まず「何が節税になるのか」をシンプルに整理します。税金の計算は、ざっくり言えば「収益−費用=利益(課税所得)」に税率を掛けて決まります。ここで利息が費用として計上できれば、利益が小さくなります。利益が小さくなれば、そこに掛かる税金も減ります。つまり、有利子負債の節税効果は「借金をしたこと」自体ではなく、「利息を支払ったこと」によって生まれます。

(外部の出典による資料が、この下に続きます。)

What follows belongs to an exercise in optimizing a design on an open flow for a short achievable clock period and few clock cycles; a production flow would make more cautious choices.
Function was checked by simulation only, so behaviour that the tests miss may differ from the original.
Power and IR drop assume default switching activity.

== run M ==
// mips_cpu
module mips_cpu(
	input clk,
	input rst,
	output [31:0] imem_addr,
	input  [31:0] imem_data,
	output [17:0] sram_addr,
	output [15:0] sram_dq_out,
	input  [15:0] sram_dq_in,
	output sram_we_n
);
	localparam QD = 4;           
	localparam QB = 3;           
	localparam [5:0] OP_ADD = 6'b000001, OP_SUB = 6'b000011, OP_AND = 6'b000101,
		OP_OR = 6'b000110, OP_NOR = 6'b000111, OP_XOR = 6'b001000, OP_SLA = 6'b001001,
		OP_SLL = 6'b001010, OP_SRA = 6'b001011, OP_SRL = 6'b001100, OP_ADDI = 6'b100000,
		OP_SUBI = 6'b100001, OP_LD = 6'b100100, OP_ST = 6'b100101, OP_BEZ = 6'b101000,
		OP_BNE = 6'b101001, OP_JMP = 6'b101010;
	reg  [31:0] pc;              
	reg  [31:0] pcn;             
	reg  [5:0]  d_op;            
	reg  [25:0] d_fld;           
	wire [31:0] d_ins = {d_op, d_fld};
	reg  [31:0] d_pc4;
	reg  [31:0] d_pc8;           
	reg         d_pred;          
	reg  [31:0] d_rs_oh, d_rt_oh;    
	reg         e_wen, e_load, e_store, e_bez, e_bne, e_jmp, e_brnz, e_pred;
	reg  [4:0]  e_dst;
	reg         e_sub, e_add, e_and, e_or, e_nor, e_xor, e_sll, e_srl, e_sra;
	reg  [31:0] e_a, e_b, e_rt;
	reg  [31:0] e_alt, e_alt4;
	reg  [3:0]  e_fa, e_fb, e_ft;    
	reg         m1_wen, m1_load;
	reg  [4:0]  m1_dst;
	reg  [31:0] m1_res;
	reg         m2_wen, m2_load, m2_usedq;
	reg  [4:0]  m2_dst;
	reg  [31:0] m2_res;
	reg         w_wen;
	reg  [4:0]  w_dst;
	reg  [31:0] w_val;
	reg  [7:0]  q_w [0:QD-1];
	reg  [31:0] q_d [0:QD-1];
	reg  [QB-1:0] q_cnt;
	reg         q_ph;            
  ...
For scale: roughly 8300 cells after synthesis, about 1700 flip-flops, roughly 120 I/O pins, about 90000 µm² of cells after synthesis.
clock: 15.0 ns
lec_check: 0
abc_clock_period_in_ps: 4000
cap_margin: 20
core_margin: 2
core_utilization: 40
place_density: 0.6
slew_margin: 20
standard.sh (not shown) runs the stock make flow with config.mk's settings and CLKGATE_MAP_FILE= SYNTH_SCRIPT=/design/flow/synth_recipe.tcl, a recipe that flattens the netlist after the stock synthesis.
==> flow/flow/run.sh <==
#!/bin/bash
# Standard ORFS layout, with three changes to how it is made:
# - timing repair aims at a margin below the clock period, so that the achieved period
#   (clock period less setup slack) is as short as the logic allows;
# - repair may resize a cell to any drive strength, not only to one of the same footprint;
# - every input and output port still gets its buffer, but a buf_8 rather than the
#   slow delay cell buffer_ports picks by default.
# The make output goes to orfs_finish.log; ORFS keeps each step's log under orfs/logs/.
set -euo pipefail
bash standard.sh SETUP_SLACK_MARGIN=10.8 MATCH_CELL_FOOTPRINT=0 "BUFFER_PORTS_ARGS=-buffer_cell sky130_fd_sc_hd__buf_8" finish > orfs_finish.log 2>&1
Testbench counts of run M, summed over its fixed seeds: cycles 26,150.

  • 節税の対象になる:支払利息(損金算入できる)
  • 節税の対象にならない:借入元本の返済(損金ではなく負債の減少)
  • 節税の前提:課税される利益がある(赤字だと効果は限定的)

ここで、自己資本(株主のお金)と他人資本(借入など)の違いを押さえると理解が早くなります。自己資本は「利益が出た後」に配当という形で株主へ還元しますが、配当は費用ではありません。一方、他人資本は「資金を借りる対価」として利息を支払います。この利息は、会計上も税務上も費用として扱われやすく、課税所得の圧縮につながります。

資金調達支払いの性質税務上の扱い節税効果
自己資本(株式・出資)配当原則として損金にならない基本的に生まれにくい
有利子負債(借入・社債)利息原則として損金算入できる生まれやすい

では、節税額はどの程度になるのでしょうか。基本の考え方は非常にシンプルで、「節税額=支払利息×実効税率」で概算できます。実効税率とは、法人税・地方法人税・住民税・事業税などを合算した実際の負担率で、企業規模や自治体、課税所得によって変動します。細かな差はありますが、まずは自社の実効税率(または想定税率)を置いて試算するのが実務的です。

例えば、年間の支払利息が1,000万円で、実効税率が30%だとすると、節税額は300万円です。この300万円は「支払った利息のうち税金として戻ってくる部分」と考えると分かりやすいです。ただし、ここで誤解しやすいのが「利息を払えば払うほど得」という発想です。節税できるのは利息の一部であり、利息そのものは現金の流出です。上の例でも、1,000万円の利息を支払い、税金が300万円減るので、差し引き700万円は純粋な負担として残ります。

  • 支払利息:1,000万円(キャッシュアウト)
  • 節税効果:300万円(税負担の減少)
  • 実質コスト:700万円(1,000万円−300万円)

この「実質コスト」の考え方は、借入の意思決定で特に重要です。借入金利3%でも、税引後で見ると実質的な負担は小さくなる場合があります。たとえば実効税率30%なら、税引後の負債コストは概ね「金利×(1−税率)」のイメージで捉えられます。金利3%なら税引後コストは約2.1%相当です。もちろん実務では手数料や条件、損金算入制限なども影響しますが、「税引後で比較する」という視点があるだけで判断の精度が上がります。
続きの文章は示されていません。